For the material below, output exactly the span from the line with "set_input_delay [expr $clk_period" to the line with "reg next_nd;", including both, and nothing besides.

────────────────────────────────────────

$ cat flow/config.mk
export PLATFORM = sky130hd
export DESIGN_NAME = max11643_interface
export DESIGN_NICKNAME = max11643_interface
export VERILOG_FILES = /design/flow/design.v
export SDC_FILE = /design/flow/constraint.sdc
export NUM_CORES = 4
export LEC_CHECK = 1
export CORE_UTILIZATION = 40
$ cat flow/constraint.sdc
current_design max11643_interface

set clk_period 2.9
set clk_io_pct 0.2

create_clock -name clk0 -period $clk_period [get_ports {ref_clk}]

set non_clock_inputs [all_inputs -no_clocks]
set_input_delay [expr $clk_period * $clk_io_pct] -clock clk0 $non_clock_inputs
set_output_delay [expr $clk_period * $clk_io_pct] -clock clk0 [all_outputs]
$ cat flow/design.v
module max11643_interface(
	input ref_clk,
	input reset,
	input en,
	input [7:0] START_DELAY,
	output adc_sclk,		
	output adc_cs,
	output adc_din,
	input adc_dout,	
	output reg [7:0] ADC_DATA,
	output [8:0] ADC_RDY
    );
	wire spi_ctrl_done;
	wire spi_ctrl_busy;
	wire [7:0] SPI_CTRL_DOUT;
	localparam  [3:0]
			STATE_IDLE          = 4'd0,
			STATE_START         = 4'd1,
			STATE_SETUP         = 4'd2,
			STATE_AVG           = 4'd3,
			STATE_APPLY_CHANNEL = 4'd4,
			STATE_ALT_ZERO      = 4'd5,
			STATE_ALT_ZERO_2    = 4'd6,
			STATE_ADC_DATA      = 4'd7,
			STATE_DONE          = 4'd8,
			STATE_SPI_WRITE     = 4'd9;
	reg [3:0] NEXT_STATE;
	reg next_spi_ctrl_wr;
	reg [7:0] NEXT_SPI_CTRL_DIN;
	reg [7:0] NEXT_ADC_DATA;
	reg [3:0] NEXT_ADC_CH;
	reg [2:0] NEXT_STATE_STACK;
	reg [7:0] NEXT_CNT;
	reg next_nd;
	reg [3:0] CUR_STATE;
	reg spi_ctrl_wr;
	reg [7:0] SPI_CTRL_DIN;
	reg [2:0] CUR_STATE_STACK;
	reg [3:0] CUR_ADC_CH;
	reg [7:0] CUR_CNT;
	reg cur_nd;
	always @(posedge ref_clk)
	begin
		if(reset)
		begin
			CUR_STATE       <= STATE_IDLE;
			spi_ctrl_wr     <= 1'b0;
			SPI_CTRL_DIN    <= 8'd0;
			ADC_DATA        <= 8'd0;
			cur_nd          <= 1'b0;
			CUR_ADC_CH      <= 4'd0;
			CUR_CNT         <= 8'd0;
			CUR_STATE_STACK <= STATE_IDLE;
		end
		else
		begin
			CUR_STATE       <= NEXT_STATE;
			spi_ctrl_wr     <= next_spi_ctrl_wr;
			SPI_CTRL_DIN    <= NEXT_SPI_CTRL_DIN;
			ADC_DATA        <= NEXT_ADC_DATA;
			cur_nd          <= next_nd;
			CUR_ADC_CH      <= NEXT_ADC_CH;
			CUR_CNT         <= NEXT_CNT;
			CUR_STATE_STACK <= NEXT_STATE_STACK;
		end
	end
	always @(*)
	begin
		NEXT_STATE        = CUR_STATE;
		next_spi_ctrl_wr  = 1'b0;
		NEXT_SPI_CTRL_DIN = SPI_CTRL_DIN;
		NEXT_ADC_DATA     = ADC_DATA;
		next_nd           = 1'b0;
		NEXT_ADC_CH       = CUR_ADC_CH;
		NEXT_STATE_STACK  = CUR_STATE_STACK;
		NEXT_CNT          = CUR_CNT;
		case(CUR_STATE)
			STATE_IDLE :
			begin
				if(CUR_CNT < START_DELAY)
					NEXT_CNT = CUR_CNT + 8'd1;
				else
					NEXT_STATE = STATE_START;
			end
			STATE_START :
			begin
				if(~spi_ctrl_busy & en)
				begin
					NEXT_SPI_CTRL_DIN = 8'h78;		 
					NEXT_STATE_STACK = STATE_SETUP;
					NEXT_STATE = STATE_SPI_WRITE;
				end
			end
			STATE_SETUP :
			begin
				if(spi_ctrl_done)
				begin
					NEXT_SPI_CTRL_DIN = 8'h20;		 
					NEXT_STATE_STACK = STATE_AVG;
					NEXT_STATE = STATE_SPI_WRITE;
				end
			end
			STATE_AVG :
			begin
				if(spi_ctrl_done)
				begin
					NEXT_ADC_CH = 4'd0;
					NEXT_STATE = STATE_APPLY_CHANNEL;
				end
			end
			STATE_APPLY_CHANNEL :
			begin
				NEXT_SPI_CTRL_DIN = {1'b1, CUR_ADC_CH, 3'b111};	 
				NEXT_STATE_STACK = STATE_ALT_ZERO;
				NEXT_STATE = STATE_SPI_WRITE;
			end
			STATE_ALT_ZERO :
			begin
				if(spi_ctrl_done)
				begin
					NEXT_SPI_CTRL_DIN = 8'd0;
					NEXT_STATE_STACK = STATE_ALT_ZERO_2;
					NEXT_STATE = STATE_SPI_WRITE;
				end
			end
			STATE_ALT_ZERO_2 :
			begin
				if(spi_ctrl_done)
				begin
					NEXT_ADC_DATA[7:4] = SPI_CTRL_DOUT[3:0];
					NEXT_SPI_CTRL_DIN = 8'd0;
					NEXT_STATE_STACK = STATE_ADC_DATA;
					NEXT_STATE = STATE_SPI_WRITE;
				end
			end
			STATE_ADC_DATA :
			begin
				if(spi_ctrl_done)
				begin
					NEXT_ADC_DATA[3:0] = SPI_CTRL_DOUT[7:4];
					NEXT_STATE = STATE_DONE;
				end	
			end
			STATE_DONE :
			begin
				next_nd = 1'b1;
				if(CUR_ADC_CH == 4'd8)
					NEXT_ADC_CH = 4'd0;
				else	
					NEXT_ADC_CH = CUR_ADC_CH + 4'd1;
				if(en)
					NEXT_STATE = STATE_APPLY_CHANNEL;	
				else	
				begin
					NEXT_CNT = 8'd0;
					NEXT_STATE = STATE_IDLE;
				end	
			end
			STATE_SPI_WRITE :
			begin
				next_spi_ctrl_wr = 1'b1;
				NEXT_STATE = CUR_STATE_STACK;
			end
			default :
			begin
				NEXT_CNT = 8'd0;
				NEXT_STATE = STATE_IDLE;
			end
		endcase
	end	
	reg [8:0] BIT_MASK;
	always @(*)
	begin
		case(CUR_ADC_CH)
			4'd0    : begin BIT_MASK = 9'b000000001; end
			4'd1    : begin BIT_MASK = 9'b000000010; end
			4'd2    : begin BIT_MASK = 9'b000000100; end
			4'd3    : begin BIT_MASK = 9'b000001000; end
			4'd4    : begin BIT_MASK = 9'b000010000; end
			4'd5    : begin BIT_MASK = 9'b000100000; end
			4'd6    : begin BIT_MASK = 9'b001000000; end
			4'd7    : begin BIT_MASK = 9'b010000000; end
			4'd8    : begin BIT_MASK = 9'b100000000; end
			default : begin BIT_MASK = 9'b000000000; end
		endcase
	end
	assign ADC_RDY = (cur_nd) ? BIT_MASK : 9'd0;
	spi_controller		blk_spi_ctrl	(
		.ref_clk(ref_clk),
		.reset(reset),
		.en(en),
		.cs(adc_cs),
		.sclk(adc_sclk),
		.din(adc_din),
		.dout(adc_dout),
		.wr(spi_ctrl_wr),
		.WR_DATA(SPI_CTRL_DIN),
		.DOUT(SPI_CTRL_DOUT),
		.done(spi_ctrl_done),
		.busy(spi_ctrl_busy)     );
endmodule
module spi_controller(
	input ref_clk,
	input reset,
	input en,
	output reg cs,
	output reg sclk,
	output din,
	input dout,
	input wr,
	input [7:0] WR_DATA,
	output reg [7:0] DOUT,
	output reg done,
	output busy
    );
	localparam  [2:0]
			STATE_IDLE        = 3'd0,
			STATE_CLK_LOW     = 3'd1,
			STATE_CLK_HIGH    = 3'd2,
			STATE_CLK_PRE_LOW = 3'd3,
			STATE_CHECK_END   = 3'd4,
			STATE_DONE        = 3'd5;
	reg [2:0] NEXT_STATE;
	reg [3:0] NEXT_DLY_CNT;
	reg [2:0] NEXT_BIT_CNT;
	reg [7:0] NEXT_WR_SREG;
	reg next_cs;
	reg next_sclk;
	reg next_done;
	reg [7:0] NEXT_DOUT;
	reg [2:0] CUR_STATE;
	reg [3:0] CUR_DLY_CNT;
	reg [2:0] CUR_BIT_CNT;
	reg [7:0] CUR_WR_SREG;
	always @(posedge ref_clk)
	begin
		if(reset)
		begin
			CUR_STATE   <= STATE_IDLE;
			CUR_DLY_CNT <= 4'd0;
			CUR_BIT_CNT <= 3'd0;
			CUR_WR_SREG <= 8'd0;
			cs          <= 1'b1;
			sclk        <= 1'b0;
			done        <= 1'b0;
			DOUT        <= 8'd0;
		end
		else
		begin
			CUR_STATE   <= NEXT_STATE;
			CUR_DLY_CNT <= NEXT_DLY_CNT;
			CUR_BIT_CNT <= NEXT_BIT_CNT;
			CUR_WR_SREG <= NEXT_WR_SREG;
			cs          <= next_cs;
			sclk        <= next_sclk;
			done        <= next_done;
			DOUT        <= NEXT_DOUT;
		end
	end
	always @(*)
	begin
		NEXT_STATE   = CUR_STATE;
		NEXT_DLY_CNT = CUR_DLY_CNT;
		NEXT_BIT_CNT = CUR_BIT_CNT;
		NEXT_WR_SREG = CUR_WR_SREG;
		next_cs      = cs;
		next_sclk    = sclk;
		next_done    = 1'b0;
		NEXT_DOUT    = DOUT;
		case(CUR_STATE) 
			STATE_IDLE :
			begin
				if(en & wr)
				begin
					NEXT_WR_SREG = WR_DATA;
					NEXT_DLY_CNT = 4'd0;
					NEXT_BIT_CNT = 3'd0;
					next_cs = 1'b0;
					NEXT_STATE = STATE_CLK_LOW;
				end
			end
			STATE_CLK_LOW :
			begin
				if(CUR_DLY_CNT == 4'd3)
				begin
					next_sclk = 1'b1;
					NEXT_STATE = STATE_CLK_HIGH;
				end	
				else
					NEXT_DLY_CNT = CUR_DLY_CNT + 4'd1;
			end
			STATE_CLK_HIGH :
			begin
				if(CUR_DLY_CNT == 4'd10)
				begin
					next_sclk = 1'b0;
					NEXT_STATE = STATE_CLK_PRE_LOW;
				end	
				else
					NEXT_DLY_CNT = CUR_DLY_CNT + 4'd1;
			end
			STATE_CLK_PRE_LOW :
			begin
				if(CUR_DLY_CNT == 4'd12)
				begin
					NEXT_DOUT = {DOUT[6:0], dout};
					NEXT_STATE = STATE_CHECK_END;
				end	
				else
					NEXT_DLY_CNT = CUR_DLY_CNT + 4'd1;
			end
			STATE_CHECK_END :
			begin
				if(CUR_BIT_CNT == 3'd7)
				begin
					next_cs = 1'b1;
					NEXT_STATE = STATE_DONE;
				end
				else
				begin
					NEXT_WR_SREG = {CUR_WR_SREG[6:0], 1'b0};
					NEXT_BIT_CNT = CUR_BIT_CNT + 3'd1;
					NEXT_DLY_CNT = 4'd0;
					NEXT_STATE = STATE_CLK_LOW;
				end
			end
			STATE_DONE :
			begin
				next_done = 1'b1;
				NEXT_STATE = STATE_IDLE;
			end
			default :
			begin
				NEXT_STATE = STATE_IDLE;
			end
		endcase
	end		
	assign busy = (CUR_STATE != STATE_IDLE);
	assign din = CUR_WR_SREG[7];
endmodule
$ cat flow/run.sh
#!/bin/bash
# OpenROAD 26Q1-2900-gdf79404cd8, Yosys 0.63+post, stock flow scripts
make -C /OpenROAD-flow-scripts/flow DESIGN_CONFIG=/design/flow/config.mk WORK_HOME=/design/flow/orfs finish
==> flow_summary.json <==
{
  "die-area_um2": 9290,
  "fin_crit_ns": 2.52,
  "timing.fmax_mhz": 397,
  "clockBufferDepth": 2,
  "slew_violations": 0,
  "crit_family": "AND-OR/OR-AND gates",
  "most_common_cell": "dfxtp_1",
  "area_leaders": "dfxtp_1, mux2i_1, ha_1",
  "routed_wl_mm": 6.96,
  "fp_util": 0.411,
  "hold_path_class": "flop to flop",
  "cts_setup_buffers": 0,
  "rows": 34,
  "wire_per_inst_um": 12.5,
  "whs_ns": 0.462,
  "cts_hold_buf": 0,
  "cts.sinks": 72,
  "fin_tns_setup_ns": 0,
  "drive_above_1_share": 0.0754,
  "tightest_slew_ns": 0.884,
  "final_cells": 559,
  "grt_setup_unrepaired": "false",
  "die_y_um": 96.4,
  "overflow": 0,
  "finalHoldViolCount": 0,
  "cts_tree": "built",
  "hp-start": "blk_spi_ctrl.CUR_WR_SREG[0]$_SDFFE_PP0P_",
  "crit_path_start_kind": "input port",
  "worst-path-buf-inv": 3,
  "clkTransAtPathRegs_ns": 0.07,
  "slowest_stage": "o31ai_1",
  "synth_seq_share": 0.404,
  "pre_cts_slack_ns": 0.0429,
  "dp_hpwl_mm": 4.80,
  "cp.arrival_ns": 2.73,
  "fillCellCount": 834,
  "drc": 0,
  "synth_cell_type_count": 56,
  "grt_pass1_vias": 2617,
  "netlist_top_cells_count": "dfxtp_1, nand2_1, nor2_1, mux2i_1, a21oi_1",
  "peakVddDrop_mv": 0.270,
  "gp_congestion": 0.767,
  "n_antenna_cell": 0,
  "use_met1": 0.241,
  "worstSetupPathType": "input port to flop",
  "numCtsBuffers": 9,
  "ioPinCount": 32,
  "ys_async_sr_fraction": 0,
  "root_buffer": "clkbuf_8",
  "grt_max_degree": 46,
  "cp.required_ns": 3.11,
  "core-area_um2": 8680,
  "crit_path_cell_trace": "clkdlybuf4s50_1 > inv_1 > ha_1 > o21a_1 > nor2_1 > o31ai_1 > buf_4 > o21ai_0 > nor3b_1",
  "syn_area_per_cell_um2": 8.57,
  "syn_area_um2": 3560,
  "yosysTopAreaCellShare": 0.404,
  "syn_inst": 416,
  "status": "finished, final reports clean",
  "vias": 2965,
  "ant_nets": 0,
  "finalWorstSetupSlack_ns": 0.379,
  "insertion_delay_ns": 0.34,
  "first_iter_violations": 91,
  "yosys_warnings": 2,
  "antenna_found_initial": 0,
  "synth_flops": 72,
  "portBuffers": 31,
  "top_area_cell": "dfxtp_1",
  "p_leak_nw": 1.58,
  "startpoint": "START_DELAY[3]",
  "warning_count": 28,
  "ys_area_um2": 3560,
  "grt-busiest-layer": "met2",
  "die_x_um": 96.4,
  "slowest_delay_ns": 0.75,
  "dp.cells": 543,
  "end_kind": "flop",
  "yosys_cells": 416,
  "grt_usage": 0.161,
  "pwr_density_cell_nw_per_um2": 428,
  "synth-edff-count": 0,
  "path_max_fanout": 10,
  "setup_violations": 0,
  "synthFlopType": "dfxtp_1",
  "cts_resized": 0,
  "grt_pass1_wl_mm": 11.8,
  "slew_headroom": 0.406,
  "area_delta_synth_final_pct": 17.0,
  "firstDrtPassIters": 5,
  "use_met2": 0.261,
  "met3_usage": 0.0255,
  "fin_skew_ns": 0.00900,
  "worst_r2r_startpoint": "blk_spi_ctrl.CUR_STATE[2]$_SDFFE_PP0P_",
  "cap_violations": 0,
  "finalCritPeriodShare": 0.869,
  "htree_num_levels": 3,
  "via_per_inst": 5.30
}
[cell usage in the layout (no fill, tap or decap), types with 6 or more instances in the layout]
master           synthesis  final
mux2i_1                 26     26
a31oi_1                  8      8
o21ai_0                 12     12
and2_1                  11     11
clkdlybuf4s50_1          0     30
nand3_1                 18     18
dfxtp_1                 72     72
clkbuf_8                 0      9
nand3b_1                 6      6
nor2_1                  43     43
a21oi_1                 22     22
ha_1                    15     15
inv_1                   17     17
nand2_1                 45     45
nand2b_1                 7      7
buf_4                    0     10
[cells by family (layout without fill, tap and decap cells)]
group / after synthesis / in the layout / synth area share
XOR/XNOR: 3 / 3 / 0.00737
multiplexers: 27 / 27 / 0.0762
flip-flops: 72 / 72 / 0.404
buffers and inverters: 40 / 75 / 0.0428
AND-OR/OR-AND: 80 / 80 / 0.155
AND/OR/NAND/NOR: 179 / 179 / 0.261
adder cells (fa/ha/maj): 15 / 15 / 0.0527
[per-stage QoR]
step | total power, mW | instance area, µm² | util
detailed placement | 1.10 | 3990 | 0.460
floorplan | 1.07 | 3560 | -
global placement | 1.10 | 3990 | 0.460
CTS | 1.81 | 4170 | 0.480
global route | 1.86 | 4170 | 0.480
finish | 1.78 | 4170 | 0.480
[flip-flops by register name, indices dropped and copies added (netlist names)]
register / count
CUR_STATE: 4
cur_nd: 1
blk_spi_ctrl.sclk: 1
spi_ctrl_wr: 1
CUR_ADC_CH: 4
CUR_STATE_STACK: 3
blk_spi_ctrl.done: 1
CUR_CNT: 8
ADC_DATA: 8
blk_spi_ctrl.CUR_WR_SREG: 8
blk_spi_ctrl.CUR_DLY_CNT: 4
blk_spi_ctrl.CUR_STATE: 3
blk_spi_ctrl.CUR_BIT_CNT: 3
blk_spi_ctrl.cs: 1
blk_spi_ctrl.DOUT: 8
BIT_MASK: 9
SPI_CTRL_DIN: 5
[final timing paths]
kind	to	cells past startpoint	slack (ns)
worst max-delay path	CUR_CNT[0]$_SDFFE_PP0P_	9	0.38
worst min-delay path	blk_spi_ctrl.CUR_WR_SREG[0]$_SDFFE_PP0P_	2	0.46
worst max register to register	SPI_CTRL_DIN[5]$_SDFFE_PP0P_	5	0.64
worst min register to register	blk_spi_ctrl.CUR_WR_SREG[0]$_SDFFE_PP0P_	2	0.46
[worst reg2reg max path, cell delays in order, from the launching register on]
cell and delay (ns):
dfxtp_1 0.49, or4b_1 0.63, or2_1 0.27, a221oi_4 0.47, mux2i_1 0.25, nor2_1 0.05
[layout make-up]
cell class,instances,area (µm²),area share
clock buffer,10,128,0.0306
clock inverter,6,46.3,0.0111
inverter,18,67.6,0.0162
multi-input combinational,304,1970,0.473
sequential,72,1440,0.346
tap,108,135,0.0324
timing repair buffer,41,380,0.0913
[layer usage]
layer / vias to the layer above / routed length [µm]
met1: 1387 / 3560
met5: - / 0
met3: 7 / 196
met2: 31 / 3120
met4: 0 / 92
li1: 1540 / -
[power breakdown]
group          switching (mW)  internal (mW)  total [mW]  leakage (nW)
combinational          0.0391         0.0377      0.0769         0.917
clock                   0.389          0.313       0.702        0.0824
sequential            0.00933          0.994        1.00         0.580
total                   0.438           1.34        1.78          1.58
Power is estimated from default activity; no workload was simulated.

────────────────────────────────────────

* Task solution *
set_input_delay [expr $clk_period * $clk_io_pct] -clock clk0 $non_clock_inputs
set_output_delay [expr $clk_period * $clk_io_pct] -clock clk0 [all_outputs]
$ cat flow/design.v
module max11643_interface(
	input ref_clk,
	input reset,
	input en,
	input [7:0] START_DELAY,
	output adc_sclk,		
	output adc_cs,
	output adc_din,
	input adc_dout,	
	output reg [7:0] ADC_DATA,
	output [8:0] ADC_RDY
    );
	wire spi_ctrl_done;
	wire spi_ctrl_busy;
	wire [7:0] SPI_CTRL_DOUT;
	localparam  [3:0]
			STATE_IDLE          = 4'd0,
			STATE_START         = 4'd1,
			STATE_SETUP         = 4'd2,
			STATE_AVG           = 4'd3,
			STATE_APPLY_CHANNEL = 4'd4,
			STATE_ALT_ZERO      = 4'd5,
			STATE_ALT_ZERO_2    = 4'd6,
			STATE_ADC_DATA      = 4'd7,
			STATE_DONE          = 4'd8,
			STATE_SPI_WRITE     = 4'd9;
	reg [3:0] NEXT_STATE;
	reg next_spi_ctrl_wr;
	reg [7:0] NEXT_SPI_CTRL_DIN;
	reg [7:0] NEXT_ADC_DATA;
	reg [3:0] NEXT_ADC_CH;
	reg [2:0] NEXT_STATE_STACK;
	reg [7:0] NEXT_CNT;
	reg next_nd;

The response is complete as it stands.